An expressive model of human motion is essential for action classification, motion prediction and synthesis. To that end, we are exploring several deep network architectures to predict human movement.
Current methods for motion prediction typically do not work for a wide range of actions and suffer from "regression to the mean". We show that, surprisingly, state-of-the-art performance can be achieved by a simple baseline that does not model motion at all. We investigate this and propose three changes to the standard RNN models typically used for human motion, which result in a simple and scalable RNN architecture that obtains state-of-the-art performance on human motion prediction [ ].
We have also shown that a simple encoder/decoder architecture that takes a set of past poses and predicts a set of future poses works well and is simpler than RNN models. By forcing the encoding through a bottleneck, the approach learns features of human movement that are useful for action recognition. Our feed-forward networks outperform recurrent approaches for short- and long-term predictions and generalize to novel subjects and actions [ ].

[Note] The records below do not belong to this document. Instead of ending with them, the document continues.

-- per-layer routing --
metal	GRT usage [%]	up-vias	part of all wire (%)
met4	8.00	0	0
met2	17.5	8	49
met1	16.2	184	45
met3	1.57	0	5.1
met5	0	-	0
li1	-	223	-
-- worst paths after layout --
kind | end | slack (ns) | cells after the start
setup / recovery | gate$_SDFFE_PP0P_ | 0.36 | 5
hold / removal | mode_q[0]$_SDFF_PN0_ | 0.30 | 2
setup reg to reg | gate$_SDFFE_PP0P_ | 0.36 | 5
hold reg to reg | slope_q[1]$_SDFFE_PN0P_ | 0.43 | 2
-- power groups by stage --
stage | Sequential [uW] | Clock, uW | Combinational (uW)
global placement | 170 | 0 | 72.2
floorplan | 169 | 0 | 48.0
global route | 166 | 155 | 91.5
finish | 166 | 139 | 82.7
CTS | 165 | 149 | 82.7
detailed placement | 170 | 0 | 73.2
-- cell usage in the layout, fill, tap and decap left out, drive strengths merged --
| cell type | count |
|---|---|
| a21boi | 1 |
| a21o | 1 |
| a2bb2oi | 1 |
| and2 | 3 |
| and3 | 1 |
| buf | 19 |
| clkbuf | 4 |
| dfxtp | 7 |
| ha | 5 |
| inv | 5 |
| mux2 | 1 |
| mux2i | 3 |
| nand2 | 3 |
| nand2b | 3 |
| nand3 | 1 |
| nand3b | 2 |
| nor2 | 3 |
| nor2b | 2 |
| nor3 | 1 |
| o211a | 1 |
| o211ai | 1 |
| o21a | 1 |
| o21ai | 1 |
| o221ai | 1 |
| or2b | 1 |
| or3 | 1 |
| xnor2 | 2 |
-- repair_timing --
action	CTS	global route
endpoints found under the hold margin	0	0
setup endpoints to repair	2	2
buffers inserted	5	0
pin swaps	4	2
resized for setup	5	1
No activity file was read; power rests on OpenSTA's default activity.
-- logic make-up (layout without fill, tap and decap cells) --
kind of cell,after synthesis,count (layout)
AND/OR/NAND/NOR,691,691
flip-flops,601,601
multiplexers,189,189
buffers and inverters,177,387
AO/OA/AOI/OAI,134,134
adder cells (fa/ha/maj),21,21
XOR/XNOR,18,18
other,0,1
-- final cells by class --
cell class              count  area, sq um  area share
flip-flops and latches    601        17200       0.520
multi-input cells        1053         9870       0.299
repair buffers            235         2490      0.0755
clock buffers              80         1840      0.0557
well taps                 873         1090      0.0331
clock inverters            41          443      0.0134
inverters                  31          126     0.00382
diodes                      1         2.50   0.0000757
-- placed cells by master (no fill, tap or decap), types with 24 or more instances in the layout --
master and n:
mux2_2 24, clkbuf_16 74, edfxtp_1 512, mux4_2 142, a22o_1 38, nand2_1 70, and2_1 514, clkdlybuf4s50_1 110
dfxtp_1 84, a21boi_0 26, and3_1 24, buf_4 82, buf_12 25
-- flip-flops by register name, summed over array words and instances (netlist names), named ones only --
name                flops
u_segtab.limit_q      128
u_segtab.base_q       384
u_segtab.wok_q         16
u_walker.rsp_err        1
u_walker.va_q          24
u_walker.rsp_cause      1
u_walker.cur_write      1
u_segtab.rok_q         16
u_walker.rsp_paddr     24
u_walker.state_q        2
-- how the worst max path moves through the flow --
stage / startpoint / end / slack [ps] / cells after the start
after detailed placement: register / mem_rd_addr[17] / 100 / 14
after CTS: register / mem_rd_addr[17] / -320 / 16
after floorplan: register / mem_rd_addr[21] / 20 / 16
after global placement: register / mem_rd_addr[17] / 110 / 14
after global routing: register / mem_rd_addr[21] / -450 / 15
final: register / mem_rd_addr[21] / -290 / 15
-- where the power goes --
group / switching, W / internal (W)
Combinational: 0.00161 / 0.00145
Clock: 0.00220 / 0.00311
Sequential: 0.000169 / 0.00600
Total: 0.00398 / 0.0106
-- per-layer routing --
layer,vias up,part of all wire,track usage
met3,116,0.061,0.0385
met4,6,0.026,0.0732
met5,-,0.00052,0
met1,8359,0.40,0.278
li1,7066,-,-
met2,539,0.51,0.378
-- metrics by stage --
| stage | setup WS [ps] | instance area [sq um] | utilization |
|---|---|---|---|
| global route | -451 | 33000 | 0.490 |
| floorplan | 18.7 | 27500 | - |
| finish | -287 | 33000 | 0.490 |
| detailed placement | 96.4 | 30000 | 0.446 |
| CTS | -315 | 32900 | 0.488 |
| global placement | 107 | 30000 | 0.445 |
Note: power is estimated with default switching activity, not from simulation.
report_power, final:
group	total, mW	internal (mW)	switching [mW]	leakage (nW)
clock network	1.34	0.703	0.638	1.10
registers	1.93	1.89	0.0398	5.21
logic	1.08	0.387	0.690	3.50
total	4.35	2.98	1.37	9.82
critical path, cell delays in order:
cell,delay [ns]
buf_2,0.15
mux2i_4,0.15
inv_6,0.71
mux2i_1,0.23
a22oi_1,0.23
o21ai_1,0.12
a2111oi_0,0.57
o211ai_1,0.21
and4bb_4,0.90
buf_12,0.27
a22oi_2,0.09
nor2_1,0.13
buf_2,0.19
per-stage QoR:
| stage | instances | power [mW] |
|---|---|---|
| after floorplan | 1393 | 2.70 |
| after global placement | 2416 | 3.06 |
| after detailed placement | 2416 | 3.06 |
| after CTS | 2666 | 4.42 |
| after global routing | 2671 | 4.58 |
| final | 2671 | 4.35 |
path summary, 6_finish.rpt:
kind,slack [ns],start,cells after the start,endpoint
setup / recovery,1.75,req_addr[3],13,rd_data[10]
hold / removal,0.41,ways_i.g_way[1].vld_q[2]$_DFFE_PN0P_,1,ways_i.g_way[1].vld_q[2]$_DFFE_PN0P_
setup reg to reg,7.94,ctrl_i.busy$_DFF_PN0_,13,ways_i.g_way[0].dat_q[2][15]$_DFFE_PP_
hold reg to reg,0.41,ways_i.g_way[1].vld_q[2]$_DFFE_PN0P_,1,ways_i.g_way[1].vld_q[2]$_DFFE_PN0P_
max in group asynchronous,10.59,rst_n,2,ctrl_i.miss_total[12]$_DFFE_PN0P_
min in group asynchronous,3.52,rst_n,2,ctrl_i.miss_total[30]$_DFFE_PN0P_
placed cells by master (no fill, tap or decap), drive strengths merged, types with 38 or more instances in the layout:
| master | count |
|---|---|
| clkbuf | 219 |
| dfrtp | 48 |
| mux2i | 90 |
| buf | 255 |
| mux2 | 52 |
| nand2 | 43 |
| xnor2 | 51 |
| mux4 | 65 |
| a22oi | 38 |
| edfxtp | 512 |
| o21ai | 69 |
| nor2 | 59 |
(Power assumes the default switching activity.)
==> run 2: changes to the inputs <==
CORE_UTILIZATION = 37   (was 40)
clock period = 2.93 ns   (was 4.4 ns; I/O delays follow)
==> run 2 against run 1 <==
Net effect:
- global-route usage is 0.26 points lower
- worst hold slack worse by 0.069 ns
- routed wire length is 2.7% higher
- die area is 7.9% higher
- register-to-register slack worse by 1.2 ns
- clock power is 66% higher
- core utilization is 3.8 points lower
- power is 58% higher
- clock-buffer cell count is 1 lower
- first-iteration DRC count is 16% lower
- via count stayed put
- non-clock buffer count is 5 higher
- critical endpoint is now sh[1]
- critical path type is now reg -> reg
$ cat config.mk
export PLATFORM = sky130hd
export DESIGN_NAME = pwrup_seq
export DESIGN_NICKNAME = d
export VERILOG_FILES = /design/src/rtl/pwrup_seq_pkg.sv /design/src/rtl/pwrup_stage_timer.sv /design/src/rtl/pwrup_stage_fsm.sv /design/src/rtl/pwrup_out_decode.sv /design/src/rtl/pwrup_seq.sv
export SDC_FILE = /design/constraint.sdc
export NUM_CORES = 1
export LEC_CHECK = 0
export ABC_AREA = 1
export BUFFER_PORTS_ARGS = -buffer_cell sky130_fd_sc_hd__buf_2
export CORE_AREA = 2 2 71 73
export CTS_BUF_LIST = sky130_fd_sc_hd__clkbuf_4 sky130_fd_sc_hd__clkbuf_8
export DETAILED_ROUTE_END_ITERATION = 8
export DIE_AREA = 0 0 73 75
export PLACE_DENSITY = 0.56
export SKIP_LAST_GASP = 1
export SYNTH_ARGS = -nofsm -noshare
export SYNTH_HDL_FRONTEND = slang
export SYNTH_HIERARCHICAL = 1
export SYNTH_SLANG_ARGS = --single-unit
$ cat constraint.sdc
create_clock -name clk_i -period 3.52 [get_ports clk_i]
set_input_delay 0.176 -clock clk_i [delete_from_list [all_inputs] [get_ports clk_i]]
set_output_delay 0.176 -clock clk_i [all_outputs]
set_load 0.01 [all_outputs]
$ cat src/rtl/pwrup_seq_pkg.sv
package pwrup_seq_pkg;

    typedef enum logic [3:0] {
        ST_IDLE      = 4'd0,
        ST_DLY       = 4'd1,
        ST_PHDET     = 4'd2,
        ST_BOOT_RAMP = 4'd3,
        ST_BOOT_HOLD = 4'd4,
        ST_LATCH     = 4'd5,
        ST_VID_RAMP  = 4'd6,
        ST_MASK      = 4'd7,
        ST_BLANK     = 4'd8,
        ST_RUN       = 4'd9
    } seq_state_e;

    function automatic int unsigned max_u(input int unsigned a, input int unsigned b);
        return (a > b) ? a : b;
    endfunction

endpackage

$ cat src/rtl/pwrup_stage_timer.sv
module pwrup_stage_timer #(
    parameter int unsigned CNT_W = 4
) (
    input  logic             clk_i,
    input  logic             rst_ni,
    input  logic             load_i,
    input  logic [CNT_W-1:0] load_val_i,
    input  logic             step_i,
    output logic             done_o
);

    logic [CNT_W-1:0] cnt_d, cnt_q;

    always_comb begin
        cnt_d = cnt_q;
        if (load_i) begin
            cnt_d = load_val_i;
        end else if (step_i && (cnt_q != '0)) begin
            cnt_d = cnt_q - 1'b1;
        end
    end

    always_ff @(posedge clk_i or negedge rst_ni) begin
        if (!rst_ni) begin
            cnt_q <= '0;
        end else begin
            cnt_q <= cnt_d;
        end
    end

    // Last counted step of the stage
    assign done_o = step_i && (cnt_q == CNT_W'(1));

endmodule
$ cat src/rtl/hdlc_tl_serloop.sv
module hdlc_tl_serloop (
    input  logic tr_loop,
    input  logic rx_en,
    input  logic tx_en,
    input  logic tx_ser,
    input  logic rx_line,
    output logic rx_ser
);

    logic loop_on;

    assign loop_on = tr_loop & rx_en & tx_en;
    assign rx_ser  = loop_on ? tx_ser : rx_line;

endmodule

$ cat src/rtl/hdlc_testloop_ctrl.sv
module hdlc_testloop_ctrl
    import hdlc_tl_pkg::*;
#(
    parameter int DATA_W       = 8,
    parameter int TAG_W        = 2,
    parameter int CLEAR_WRITES = 2
) (
    input  logic              clk,
    input  logic              rst_n,
    input  logic              cfg_wr,
    input  logic [7:0]        cfg_wdata,
    output logic [7:0]        cfg_rdata,
    output logic              soft_rst,
    output logic              crc_test_mode,
    output logic              addr_test_mode,
    input  logic              rxp_valid,
    input  logic [DATA_W-1:0] rxp_data,
    input  logic [TAG_W-1:0]  rxp_tag,
    input  logic              hst_txf_wr,
    input  logic [DATA_W-1:0] hst_txf_data,
    input  logic [TAG_W-1:0]  hst_txf_tag,
    input  logic              hst_rxf_rd,
    output logic [DATA_W-1:0] hst_rd_data,
    output logic [TAG_W-1:0]  hst_rd_tag,
    output logic              txf_wr,
    output logic [DATA_W-1:0] txf_wdata,
    output logic [TAG_W-1:0]  txf_wtag,
    output logic              txf_rd,
    input  logic [DATA_W-1:0] txf_rdata,
    input  logic [TAG_W-1:0]  txf_rtag,
    output logic              rxf_wr,
    output logic [DATA_W-1:0] rxf_wdata,
    output logic [TAG_W-1:0]  rxf_wtag,
    output logic              rxf_rd,
    input  logic [DATA_W-1:0] rxf_rdata,
    input  logic [TAG_W-1:0]  rxf_rtag,
    input  logic              rx_en,
    input  logic              tx_en,
    input  logic              tx_ser,
    input  logic              rx_line,
    output logic              rx_ser
);

    ctrl_t ctrl;

    hdlc_tl_regfile #(
        .CLEAR_WRITES(CLEAR_WRITES)
    ) u_reg (
        .clk   (clk),
        .rst_n (rst_n),
        .wr    (cfg_wr),
        .wdata (cfg_wdata),
        .ctrl  (ctrl),
        .rdata (cfg_rdata)
    );

    assign soft_rst       = ctrl.srst;
    assign crc_test_mode  = ctrl.crc_test;
    assign addr_test_mode = ctrl.addr_test;

    hdlc_tl_router #(
        .DATA_W(DATA_W),
        .TAG_W (TAG_W)
    ) u_route (
        .rt_loop      (ctrl.rt_loop),
        .fifo_test    (ctrl.fifo_test),
        .rxp_valid    (rxp_valid),
        .rxp_data     (rxp_data),
        .rxp_tag      (rxp_tag),
        .hst_txf_wr   (hst_txf_wr),
        .hst_txf_data (hst_txf_data),
        .hst_txf_tag  (hst_txf_tag),
        .hst_rxf_rd   (hst_rxf_rd),
        .hst_rd_data  (hst_rd_data),
        .hst_rd_tag   (hst_rd_tag),
        .txf_wr       (txf_wr),
        .txf_wdata    (txf_wdata),
        .txf_wtag     (txf_wtag),
        .txf_rd       (txf_rd),
        .txf_rdata    (txf_rdata),
        .txf_rtag     (txf_rtag),
        .rxf_wr       (rxf_wr),
        .rxf_wdata    (rxf_wdata),
        .rxf_wtag     (rxf_wtag),
        .rxf_rd       (rxf_rd),
        .rxf_rdata    (rxf_rdata),
        .rxf_rtag     (rxf_rtag)
    );

    hdlc_tl_serloop u_ser (
        .tr_loop (ctrl.tr_loop),
        .rx_en   (rx_en),
        .tx_en   (tx_en),
        .tx_ser  (tx_ser),
        .rx_line (rx_line),
        .rx_ser  (rx_ser)
    );

endmodule
**src/rtl/ucode_pkg.sv**
```systemverilog
package ucode_pkg;
  localparam int OPC_W = 6;

  // field codes
  localparam logic [1:0] ALU_ADD = 2'b00, ALU_SUB = 2'b01, ALU_FUNC = 2'b10, ALU_OR = 2'b11;
  localparam logic [2:0] S2_NONE = 3'b000, S2_FOUR = 3'b001, S2_RT = 3'b010,
                         S2_ESHL = 3'b011, S2_SEXT = 3'b100, S2_ZEXT = 3'b111;
  localparam logic [1:0] DST_NONE = 2'b00, DST_RD_ALU = 2'b01, DST_RT_ALU = 2'b10, DST_RT_MEM = 2'b11;
  localparam logic [1:0] MEM_NONE = 2'b00, MEM_RD_PC = 2'b01, MEM_RD_ALU = 2'b10, MEM_WR_ALU = 2'b11;
  localparam logic [1:0] SEQ_NEXT = 2'b00, SEQ_DISP = 2'b01, SEQ_FETCH = 2'b10;

  // dispatch opcodes
  localparam logic [OPC_W-1:0] OP_RTYPE = 6'b000000, OP_BEQ = 6'b000100, OP_ORI = 6'b001101,
                               OP_LW = 6'b100011, OP_SW = 6'b101011;

  // routine entry words
  localparam int UA_FETCH = 0, UA_DECODE = 1, UA_BEQ = 2, UA_RTYPE = 4, UA_RTYPE_WB = 5,
                 UA_ORI = 6, UA_ORI_WB = 7, UA_LW = 8, UA_LW_MEM = 9, UA_LW_WB = 10,
                 UA_SW = 11, UA_SW_MEM = 12;

  typedef struct packed {
    logic [1:0] alu;
    logic       src1;
    logic [2:0] src2;
    logic [1:0] dest;
    logic [1:0] mem;
    logic       irw;
    logic       pcw;
    logic [1:0] seq;
  } uword_t;

  localparam int UWORD_W = $bits(uword_t);
endpackage

```
**src/rtl/ucode_store.sv**
```systemverilog
module ucode_store
  import ucode_pkg::*;
#(
  parameter int UADDR_W = 4
) (
  input  logic [UADDR_W-1:0] uaddr_i,
  output uword_t             word_o
);
  function automatic uword_t mk(logic [1:0] alu, logic src1, logic [2:0] src2, logic [1:0] dest,
                                logic [1:0] mem, logic irw, logic pcw, logic [1:0] seq);
    mk = '{alu: alu, src1: src1, src2: src2, dest: dest, mem: mem, irw: irw, pcw: pcw, seq: seq};
  endfunction

  always_comb begin
    case (int'(uaddr_i))
      UA_FETCH:    word_o = mk(ALU_ADD,  1'b0, S2_FOUR, DST_NONE,   MEM_RD_PC,  1'b1, 1'b1, SEQ_NEXT);
      UA_DECODE:   word_o = mk(ALU_ADD,  1'b0, S2_ESHL, DST_NONE,   MEM_NONE,   1'b0, 1'b0, SEQ_DISP);
      UA_BEQ:      word_o = mk(ALU_SUB,  1'b1, S2_RT,   DST_NONE,   MEM_NONE,   1'b0, 1'b1, SEQ_FETCH);
      UA_RTYPE:    word_o = mk(ALU_FUNC, 1'b1, S2_RT,   DST_NONE,   MEM_NONE,   1'b0, 1'b0, SEQ_NEXT);
      UA_RTYPE_WB: word_o = mk(ALU_ADD,  1'b0, S2_NONE, DST_RD_ALU, MEM_NONE,   1'b0, 1'b0, SEQ_FETCH);
      UA_ORI:      word_o = mk(ALU_OR,   1'b1, S2_ZEXT, DST_NONE,   MEM_NONE,   1'b0, 1'b0, SEQ_NEXT);
      UA_ORI_WB:   word_o = mk(ALU_ADD,  1'b0, S2_NONE, DST_RT_ALU, MEM_NONE,   1'b0, 1'b0, SEQ_FETCH);
      UA_LW:       word_o = mk(ALU_ADD,  1'b1, S2_SEXT, DST_NONE,   MEM_NONE,   1'b0, 1'b0, SEQ_NEXT);
      UA_LW_MEM:   word_o = mk(ALU_ADD,  1'b0, S2_NONE, DST_NONE,   MEM_RD_ALU, 1'b0, 1'b0, SEQ_NEXT);
      UA_LW_WB:    word_o = mk(ALU_ADD,  1'b0, S2_NONE, DST_RT_MEM, MEM_NONE,   1'b0, 1'b0, SEQ_FETCH);
      UA_SW:       word_o = mk(ALU_ADD,  1'b1, S2_SEXT, DST_NONE,   MEM_NONE,   1'b0, 1'b0, SEQ_NEXT);
      UA_SW_MEM:   word_o = mk(ALU_ADD,  1'b0, S2_NONE, DST_NONE,   MEM_WR_ALU, 1'b0, 1'b0, SEQ_FETCH);
      default:     word_o = mk(ALU_ADD,  1'b0, S2_NONE, DST_NONE,   MEM_NONE,   1'b0, 1'b0, SEQ_FETCH);
    endcase
  end
endmodule

```
**src/rtl/ucode_field_dec.sv**
```systemverilog
module ucode_field_dec
  import ucode_pkg::*;
(
  input  uword_t     word_i,
  input  logic       zero_i,
  input  logic       mem_wait_i,
  output logic       stall_o,
  output logic [1:0] alu_op_o,
  output logic       alu_sel_a_o,
  output logic [1:0] alu_sel_b_o,
  output logic       ext_op_o,
  output logic       reg_wr_o,
  output logic       mem_to_reg_o,
  output logic       reg_dst_o,
  output logic       mem_rd_o,
  output logic       mem_wr_o,
  output logic       iord_o,
  output logic       ir_wr_o,
  output logic       pc_wr_o,
  output logic       pc_src_o
);
  logic reg_wr_raw, pc_cond;

  assign stall_o     = (word_i.mem != MEM_NONE) && mem_wait_i;
  assign alu_op_o    = word_i.alu;
  assign alu_sel_a_o = word_i.src1;

  always_comb begin
    case (word_i.src2)
      S2_FOUR: {alu_sel_b_o, ext_op_o} = 3'b00_0;
      S2_RT:   {alu_sel_b_o, ext_op_o} = 3'b01_0;
      S2_ESHL: {alu_sel_b_o, ext_op_o} = 3'b10_1;
      S2_SEXT: {alu_sel_b_o, ext_op_o} = 3'b11_1;
      S2_ZEXT: {alu_sel_b_o, ext_op_o} = 3'b11_0;
      default: {alu_sel_b_o, ext_op_o} = 3'b00_0;
    endcase
  end

  always_comb begin
    case (word_i.dest)
      DST_RD_ALU: {reg_wr_raw, mem_to_reg_o, reg_dst_o} = 3'b101;
      DST_RT_ALU: {reg_wr_raw, mem_to_reg_o, reg_dst_o} = 3'b100;
      DST_RT_MEM: {reg_wr_raw, mem_to_reg_o, reg_dst_o} = 3'b110;
      default:    {reg_wr_raw, mem_to_reg_o, reg_dst_o} = 3'b000;
    endcase
  end

  always_comb begin
    case (word_i.mem)
      MEM_RD_PC:  {mem_rd_o, mem_wr_o, iord_o} = 3'b100;
      MEM_RD_ALU: {mem_rd_o, mem_wr_o, iord_o} = 3'b101;
      MEM_WR_ALU: {mem_rd_o, mem_wr_o, iord_o} = 3'b011;
      default:    {mem_rd_o, mem_wr_o, iord_o} = 3'b000;
    endcase
  end

  // pcw on a stepping word is the fetch increment; otherwise it is the branch
  assign pc_cond  = word_i.pcw && (word_i.seq != SEQ_NEXT);
  assign pc_src_o = pc_cond;
  assign reg_wr_o = reg_wr_raw && !stall_o;
  assign ir_wr_o  = word_i.irw && !stall_o;
  assign pc_wr_o  = !stall_o && ((word_i.pcw && !pc_cond) || (pc_cond && zero_i));
endmodule

```
**src/rtl/ucode_seq.sv**
```systemverilog
module ucode_seq
  import ucode_pkg::*;
#(
  parameter int UADDR_W = 4
) (
  input  logic               clk_i,
  input  logic               rst_ni,
  input  logic [1:0]         seq_i,
  input  logic               stall_i,
  input  logic [OPC_W-1:0]   opcode_i,
  output logic [UADDR_W-1:0] upc_o
);
  logic [UADDR_W-1:0] upc_q, upc_d, disp;

  always_comb begin
    case (opcode_i)
      OP_RTYPE: disp = UADDR_W'(UA_RTYPE);
      OP_BEQ:   disp = UADDR_W'(UA_BEQ);
      OP_ORI:   disp = UADDR_W'(UA_ORI);
      OP_LW:    disp = UADDR_W'(UA_LW);
      OP_SW:    disp = UADDR_W'(UA_SW);
      default:  disp = UADDR_W'(UA_FETCH);
    endcase
  end

  always_comb begin
    if (stall_i)                 upc_d = upc_q;
    else if (seq_i == SEQ_NEXT)  upc_d = upc_q + 1'b1;
    else if (seq_i == SEQ_DISP)  upc_d = disp;
    else                         upc_d = UADDR_W'(UA_FETCH);
  end

  always_ff @(posedge clk_i or negedge rst_ni) begin
    if (!rst_ni) upc_q <= '0;
    else         upc_q <= upc_d;
  end

  assign upc_o = upc_q;
endmodule

```
**src/rtl/ucode_ctrl.sv**
```systemverilog
module ucode_ctrl
  import ucode_pkg::*;
#(
  parameter int UADDR_W = 4
) (
  input  logic             clk_i,
  input  logic             rst_ni,
  input  logic [OPC_W-1:0] opcode_i,
  input  logic             zero_i,
  input  logic             mem_wait_i,
  output logic [1:0]       alu_op_o,
  output logic             alu_sel_a_o,
  output logic [1:0]       alu_sel_b_o,
  output logic             ext_op_o,
  output logic             reg_wr_o,
  output logic             mem_to_reg_o,
  output logic             reg_dst_o,
  output logic             mem_rd_o,
  output logic             mem_wr_o,
  output logic             iord_o,
  output logic             ir_wr_o,
  output logic             pc_wr_o,
  output logic             pc_src_o
);
  logic [UADDR_W-1:0] upc_q;
  uword_t             word;
  logic               stall;

  ucode_seq #(.UADDR_W(UADDR_W)) seq_i (
    .clk_i(clk_i), .rst_ni(rst_ni), .seq_i(word.seq), .stall_i(stall),
    .opcode_i(opcode_i), .upc_o(upc_q)
  );

  ucode_store #(.UADDR_W(UADDR_W)) store_i (.uaddr_i(upc_q), .word_o(word));

  ucode_field_dec dec_i (
    .word_i(word), .zero_i(zero_i), .mem_wait_i(mem_wait_i), .stall_o(stall),
    .alu_op_o(alu_op_o), .alu_sel_a_o(alu_sel_a_o), .alu_sel_b_o(alu_sel_b_o),
    .ext_op_o(ext_op_o), .reg_wr_o(reg_wr_o), .mem_to_reg_o(mem_to_reg_o),
    .reg_dst_o(reg_dst_o), .mem_rd_o(mem_rd_o), .mem_wr_o(mem_wr_o), .iord_o(iord_o),
    .ir_wr_o(ir_wr_o), .pc_wr_o(pc_wr_o), .pc_src_o(pc_src_o)
  );
endmodule

```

We have worked on several methods to estimate 3D pose from 2D joints. We show that this can actually be solved with a very simple network that outperforms previous, more complex, methods by a substantial margin. This suggests that "lifting" from 2D to 3D is not the really hard problem but, rather, that extracting the relevant information from the 2D image is the key [ ].
Neural networks, however, may not generalize to scenarios that they have never seen -- imagine someone floating in zero gravity. Hence we also explore physics-based controllers of human movement [ ]. We envision a future that combines the best of both approaches with learned models of behavior combined with physical constraints coming from environmental interaction.